TASK PROMPT: Could you restate word for word every line of the records below, from the first one to the one holding "wire [2:0] tmp1;"?
*** ENTRIES SHOWN ***
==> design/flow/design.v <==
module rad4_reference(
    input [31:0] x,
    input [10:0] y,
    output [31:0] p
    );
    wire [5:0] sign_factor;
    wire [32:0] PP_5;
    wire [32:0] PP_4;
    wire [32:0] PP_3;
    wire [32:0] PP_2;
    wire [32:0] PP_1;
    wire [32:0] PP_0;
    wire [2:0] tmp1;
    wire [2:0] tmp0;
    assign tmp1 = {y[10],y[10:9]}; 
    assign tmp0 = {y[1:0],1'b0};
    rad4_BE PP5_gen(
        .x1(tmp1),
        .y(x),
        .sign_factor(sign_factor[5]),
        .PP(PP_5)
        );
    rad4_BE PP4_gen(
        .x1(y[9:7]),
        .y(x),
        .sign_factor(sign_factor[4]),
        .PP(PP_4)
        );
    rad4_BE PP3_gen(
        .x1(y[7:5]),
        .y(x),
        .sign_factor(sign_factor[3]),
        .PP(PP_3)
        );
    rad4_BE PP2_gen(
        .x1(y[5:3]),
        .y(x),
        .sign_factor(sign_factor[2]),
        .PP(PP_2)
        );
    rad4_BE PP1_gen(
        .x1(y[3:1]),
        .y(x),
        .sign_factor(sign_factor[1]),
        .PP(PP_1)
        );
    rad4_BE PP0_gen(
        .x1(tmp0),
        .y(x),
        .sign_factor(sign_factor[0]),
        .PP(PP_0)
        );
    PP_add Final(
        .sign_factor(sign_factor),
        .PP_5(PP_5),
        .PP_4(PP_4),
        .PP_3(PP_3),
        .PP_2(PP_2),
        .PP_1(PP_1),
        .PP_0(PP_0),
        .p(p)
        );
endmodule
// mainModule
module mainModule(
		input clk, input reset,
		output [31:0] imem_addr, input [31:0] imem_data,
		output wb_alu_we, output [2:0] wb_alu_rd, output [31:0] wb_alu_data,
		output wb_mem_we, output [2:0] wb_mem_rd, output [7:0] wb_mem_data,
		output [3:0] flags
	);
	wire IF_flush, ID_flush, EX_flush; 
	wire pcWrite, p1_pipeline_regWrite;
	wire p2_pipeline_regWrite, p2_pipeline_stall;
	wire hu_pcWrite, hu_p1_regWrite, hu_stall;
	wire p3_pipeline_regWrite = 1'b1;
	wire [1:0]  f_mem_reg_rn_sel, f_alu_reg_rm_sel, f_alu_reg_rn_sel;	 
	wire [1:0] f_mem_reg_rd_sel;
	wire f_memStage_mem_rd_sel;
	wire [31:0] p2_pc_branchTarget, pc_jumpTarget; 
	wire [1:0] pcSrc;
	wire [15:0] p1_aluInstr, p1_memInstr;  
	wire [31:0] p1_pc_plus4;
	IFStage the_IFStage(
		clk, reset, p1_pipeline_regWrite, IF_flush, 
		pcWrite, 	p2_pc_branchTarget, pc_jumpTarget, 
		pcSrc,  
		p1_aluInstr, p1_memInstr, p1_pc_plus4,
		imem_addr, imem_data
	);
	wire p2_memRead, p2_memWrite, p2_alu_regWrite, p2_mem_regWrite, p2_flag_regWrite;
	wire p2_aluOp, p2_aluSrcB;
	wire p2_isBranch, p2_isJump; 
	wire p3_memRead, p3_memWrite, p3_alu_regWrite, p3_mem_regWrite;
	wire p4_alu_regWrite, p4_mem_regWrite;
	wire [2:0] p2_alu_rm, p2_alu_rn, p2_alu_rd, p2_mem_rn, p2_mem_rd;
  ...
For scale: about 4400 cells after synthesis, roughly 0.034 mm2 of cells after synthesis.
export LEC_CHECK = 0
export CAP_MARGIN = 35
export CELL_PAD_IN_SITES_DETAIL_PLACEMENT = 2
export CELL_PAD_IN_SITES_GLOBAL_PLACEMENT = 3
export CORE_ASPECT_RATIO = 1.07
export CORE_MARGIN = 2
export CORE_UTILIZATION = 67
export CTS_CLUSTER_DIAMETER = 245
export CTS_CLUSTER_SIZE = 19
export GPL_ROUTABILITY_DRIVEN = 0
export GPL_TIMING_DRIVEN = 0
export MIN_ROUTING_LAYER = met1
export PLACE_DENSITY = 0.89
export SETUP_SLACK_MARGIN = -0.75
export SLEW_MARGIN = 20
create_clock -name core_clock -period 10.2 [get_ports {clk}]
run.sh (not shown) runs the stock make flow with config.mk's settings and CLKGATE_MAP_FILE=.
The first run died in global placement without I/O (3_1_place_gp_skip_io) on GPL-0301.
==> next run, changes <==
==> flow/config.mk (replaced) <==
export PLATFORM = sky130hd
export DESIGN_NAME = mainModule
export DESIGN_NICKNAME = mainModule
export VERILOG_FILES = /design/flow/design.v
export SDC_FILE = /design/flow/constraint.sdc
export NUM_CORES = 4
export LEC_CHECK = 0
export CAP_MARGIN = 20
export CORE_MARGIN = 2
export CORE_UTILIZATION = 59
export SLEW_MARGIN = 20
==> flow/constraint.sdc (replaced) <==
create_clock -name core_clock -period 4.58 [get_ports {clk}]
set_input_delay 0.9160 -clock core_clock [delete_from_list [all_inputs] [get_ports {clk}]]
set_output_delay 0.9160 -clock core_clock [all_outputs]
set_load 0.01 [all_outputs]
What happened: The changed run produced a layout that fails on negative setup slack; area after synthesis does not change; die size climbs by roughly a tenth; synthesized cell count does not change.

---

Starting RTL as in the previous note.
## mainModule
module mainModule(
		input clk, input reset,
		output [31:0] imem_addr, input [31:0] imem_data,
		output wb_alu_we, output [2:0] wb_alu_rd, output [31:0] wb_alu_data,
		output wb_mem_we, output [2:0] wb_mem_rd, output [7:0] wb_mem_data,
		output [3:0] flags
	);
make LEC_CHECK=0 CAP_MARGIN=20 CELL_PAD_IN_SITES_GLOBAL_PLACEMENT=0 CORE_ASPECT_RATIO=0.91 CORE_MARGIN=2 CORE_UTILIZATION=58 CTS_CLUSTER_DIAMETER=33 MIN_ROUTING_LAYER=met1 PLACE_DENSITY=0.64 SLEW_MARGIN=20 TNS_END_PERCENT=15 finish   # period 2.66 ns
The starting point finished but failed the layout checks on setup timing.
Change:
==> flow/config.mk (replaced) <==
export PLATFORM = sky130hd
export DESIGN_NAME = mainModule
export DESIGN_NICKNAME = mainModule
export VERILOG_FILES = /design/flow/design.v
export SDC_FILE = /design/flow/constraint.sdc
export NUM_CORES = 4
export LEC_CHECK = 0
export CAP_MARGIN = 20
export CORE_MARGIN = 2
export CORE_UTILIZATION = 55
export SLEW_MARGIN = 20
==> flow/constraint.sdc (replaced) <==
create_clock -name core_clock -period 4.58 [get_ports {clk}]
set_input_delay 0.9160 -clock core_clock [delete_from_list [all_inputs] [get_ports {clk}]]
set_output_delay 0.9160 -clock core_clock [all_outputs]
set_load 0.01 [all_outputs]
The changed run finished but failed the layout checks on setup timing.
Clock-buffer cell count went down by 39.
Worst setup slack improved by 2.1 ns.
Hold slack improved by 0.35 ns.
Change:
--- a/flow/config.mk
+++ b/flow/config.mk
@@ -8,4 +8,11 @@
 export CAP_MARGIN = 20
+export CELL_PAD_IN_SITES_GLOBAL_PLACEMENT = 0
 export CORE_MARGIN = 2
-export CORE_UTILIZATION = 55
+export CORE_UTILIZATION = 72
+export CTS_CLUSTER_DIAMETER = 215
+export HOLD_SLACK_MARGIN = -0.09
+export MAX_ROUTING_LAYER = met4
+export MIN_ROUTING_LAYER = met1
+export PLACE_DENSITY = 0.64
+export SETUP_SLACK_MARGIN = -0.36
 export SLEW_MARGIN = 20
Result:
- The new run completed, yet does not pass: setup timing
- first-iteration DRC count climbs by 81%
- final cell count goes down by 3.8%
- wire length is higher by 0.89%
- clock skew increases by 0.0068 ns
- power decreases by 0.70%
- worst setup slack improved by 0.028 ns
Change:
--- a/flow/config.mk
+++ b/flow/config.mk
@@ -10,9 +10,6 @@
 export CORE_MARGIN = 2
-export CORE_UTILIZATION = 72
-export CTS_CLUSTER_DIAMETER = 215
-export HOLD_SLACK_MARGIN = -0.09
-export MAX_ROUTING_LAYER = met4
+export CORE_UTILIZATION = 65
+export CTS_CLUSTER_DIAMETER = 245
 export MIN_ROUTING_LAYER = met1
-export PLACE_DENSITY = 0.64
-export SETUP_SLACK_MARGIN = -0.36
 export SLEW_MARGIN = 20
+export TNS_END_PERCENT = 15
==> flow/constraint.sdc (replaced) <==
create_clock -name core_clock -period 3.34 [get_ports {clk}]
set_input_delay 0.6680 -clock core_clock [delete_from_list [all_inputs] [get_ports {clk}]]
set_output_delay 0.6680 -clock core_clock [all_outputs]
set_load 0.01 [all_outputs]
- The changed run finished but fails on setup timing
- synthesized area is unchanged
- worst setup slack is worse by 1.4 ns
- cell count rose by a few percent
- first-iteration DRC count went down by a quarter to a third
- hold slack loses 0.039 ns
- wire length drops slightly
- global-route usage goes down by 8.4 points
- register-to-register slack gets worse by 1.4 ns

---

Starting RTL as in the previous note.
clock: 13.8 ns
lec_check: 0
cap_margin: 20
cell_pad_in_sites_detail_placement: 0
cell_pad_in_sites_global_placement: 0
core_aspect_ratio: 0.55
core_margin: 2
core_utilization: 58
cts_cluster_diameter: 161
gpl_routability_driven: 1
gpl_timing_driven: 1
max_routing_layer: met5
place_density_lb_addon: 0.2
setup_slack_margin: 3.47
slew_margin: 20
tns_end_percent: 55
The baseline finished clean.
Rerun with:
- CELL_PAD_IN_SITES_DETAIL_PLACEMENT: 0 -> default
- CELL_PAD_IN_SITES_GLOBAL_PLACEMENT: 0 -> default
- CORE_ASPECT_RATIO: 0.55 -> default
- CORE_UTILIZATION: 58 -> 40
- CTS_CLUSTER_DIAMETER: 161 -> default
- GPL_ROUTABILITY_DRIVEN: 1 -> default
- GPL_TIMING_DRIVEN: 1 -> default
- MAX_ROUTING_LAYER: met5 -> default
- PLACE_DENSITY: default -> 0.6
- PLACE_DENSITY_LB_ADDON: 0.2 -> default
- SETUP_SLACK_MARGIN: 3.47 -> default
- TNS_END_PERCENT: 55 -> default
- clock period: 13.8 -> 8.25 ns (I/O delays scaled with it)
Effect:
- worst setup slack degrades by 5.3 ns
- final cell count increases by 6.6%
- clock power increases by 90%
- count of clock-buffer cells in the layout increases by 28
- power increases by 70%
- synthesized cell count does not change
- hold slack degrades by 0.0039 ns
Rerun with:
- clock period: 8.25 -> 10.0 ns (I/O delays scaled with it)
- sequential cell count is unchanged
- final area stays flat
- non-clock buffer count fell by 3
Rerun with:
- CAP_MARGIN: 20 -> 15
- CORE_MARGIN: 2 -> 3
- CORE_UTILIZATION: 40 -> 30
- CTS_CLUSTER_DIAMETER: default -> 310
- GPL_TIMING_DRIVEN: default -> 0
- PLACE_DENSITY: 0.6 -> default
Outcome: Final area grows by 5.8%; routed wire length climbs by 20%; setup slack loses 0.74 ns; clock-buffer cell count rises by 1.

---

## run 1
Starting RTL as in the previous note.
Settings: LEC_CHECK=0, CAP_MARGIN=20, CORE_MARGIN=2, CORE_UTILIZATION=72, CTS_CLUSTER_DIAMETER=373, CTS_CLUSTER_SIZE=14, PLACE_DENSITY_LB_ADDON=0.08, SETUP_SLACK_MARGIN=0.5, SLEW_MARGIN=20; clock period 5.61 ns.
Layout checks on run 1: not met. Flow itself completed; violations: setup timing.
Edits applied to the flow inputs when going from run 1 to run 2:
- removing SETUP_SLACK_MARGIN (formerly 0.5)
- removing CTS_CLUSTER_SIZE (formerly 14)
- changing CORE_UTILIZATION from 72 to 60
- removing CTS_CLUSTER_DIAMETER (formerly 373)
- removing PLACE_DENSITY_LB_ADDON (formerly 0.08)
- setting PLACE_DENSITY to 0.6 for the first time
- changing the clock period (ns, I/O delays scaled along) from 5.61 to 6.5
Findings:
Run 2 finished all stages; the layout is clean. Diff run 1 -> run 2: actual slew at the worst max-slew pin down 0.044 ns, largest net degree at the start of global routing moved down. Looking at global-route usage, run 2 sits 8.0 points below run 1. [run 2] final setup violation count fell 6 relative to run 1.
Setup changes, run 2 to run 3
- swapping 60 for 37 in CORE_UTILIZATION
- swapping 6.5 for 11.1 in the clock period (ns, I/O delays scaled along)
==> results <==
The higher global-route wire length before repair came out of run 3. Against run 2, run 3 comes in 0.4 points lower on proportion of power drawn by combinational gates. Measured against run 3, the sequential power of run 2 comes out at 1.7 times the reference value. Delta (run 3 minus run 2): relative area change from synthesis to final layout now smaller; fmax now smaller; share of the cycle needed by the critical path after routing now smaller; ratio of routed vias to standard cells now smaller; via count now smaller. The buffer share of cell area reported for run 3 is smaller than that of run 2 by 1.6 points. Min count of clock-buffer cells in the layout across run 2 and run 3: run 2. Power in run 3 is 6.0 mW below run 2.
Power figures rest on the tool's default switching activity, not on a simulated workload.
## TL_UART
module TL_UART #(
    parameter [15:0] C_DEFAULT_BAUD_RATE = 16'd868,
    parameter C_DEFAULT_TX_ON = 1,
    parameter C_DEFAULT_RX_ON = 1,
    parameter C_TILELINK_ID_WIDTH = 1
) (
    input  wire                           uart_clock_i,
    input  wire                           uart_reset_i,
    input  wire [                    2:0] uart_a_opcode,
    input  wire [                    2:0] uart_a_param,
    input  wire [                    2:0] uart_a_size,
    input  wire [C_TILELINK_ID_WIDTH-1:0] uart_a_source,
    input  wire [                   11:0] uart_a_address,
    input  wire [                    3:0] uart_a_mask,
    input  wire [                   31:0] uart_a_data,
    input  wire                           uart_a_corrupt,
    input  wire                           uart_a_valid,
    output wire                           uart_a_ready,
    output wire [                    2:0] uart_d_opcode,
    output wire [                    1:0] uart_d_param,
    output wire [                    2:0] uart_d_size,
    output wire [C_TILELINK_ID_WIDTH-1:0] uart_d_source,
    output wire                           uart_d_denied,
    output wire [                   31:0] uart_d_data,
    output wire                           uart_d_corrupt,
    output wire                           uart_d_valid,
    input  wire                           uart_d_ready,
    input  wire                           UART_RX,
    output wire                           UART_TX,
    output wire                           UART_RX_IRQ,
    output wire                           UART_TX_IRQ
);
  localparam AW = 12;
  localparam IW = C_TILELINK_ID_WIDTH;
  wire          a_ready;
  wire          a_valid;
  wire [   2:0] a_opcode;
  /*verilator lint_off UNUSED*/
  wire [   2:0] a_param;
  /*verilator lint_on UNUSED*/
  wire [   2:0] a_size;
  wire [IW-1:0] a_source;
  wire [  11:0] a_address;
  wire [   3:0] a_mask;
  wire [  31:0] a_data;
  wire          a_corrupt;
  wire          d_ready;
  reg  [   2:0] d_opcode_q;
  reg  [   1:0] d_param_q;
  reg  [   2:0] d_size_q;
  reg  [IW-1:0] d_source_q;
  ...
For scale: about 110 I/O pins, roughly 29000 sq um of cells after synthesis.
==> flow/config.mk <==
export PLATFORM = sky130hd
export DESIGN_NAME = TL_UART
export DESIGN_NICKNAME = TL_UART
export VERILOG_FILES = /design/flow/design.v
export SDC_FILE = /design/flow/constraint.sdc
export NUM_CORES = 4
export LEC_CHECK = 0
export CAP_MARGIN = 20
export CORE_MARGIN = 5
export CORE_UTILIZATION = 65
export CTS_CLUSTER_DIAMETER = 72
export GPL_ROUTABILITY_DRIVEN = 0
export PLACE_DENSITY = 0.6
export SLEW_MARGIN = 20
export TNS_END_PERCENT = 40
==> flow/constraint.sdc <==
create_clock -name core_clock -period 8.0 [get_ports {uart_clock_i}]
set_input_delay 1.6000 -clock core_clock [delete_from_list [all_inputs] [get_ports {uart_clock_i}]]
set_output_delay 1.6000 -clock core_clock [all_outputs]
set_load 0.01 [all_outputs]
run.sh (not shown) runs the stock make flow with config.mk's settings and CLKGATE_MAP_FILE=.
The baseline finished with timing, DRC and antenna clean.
*** End of ENTRIES SHOWN ***
COMPLETED EXERCISE:
==> design/flow/design.v <==
module rad4_reference(
    input [31:0] x,
    input [10:0] y,
    output [31:0] p
    );
    wire [5:0] sign_factor;
    wire [32:0] PP_5;
    wire [32:0] PP_4;
    wire [32:0] PP_3;
    wire [32:0] PP_2;
    wire [32:0] PP_1;
    wire [32:0] PP_0;
    wire [2:0] tmp1;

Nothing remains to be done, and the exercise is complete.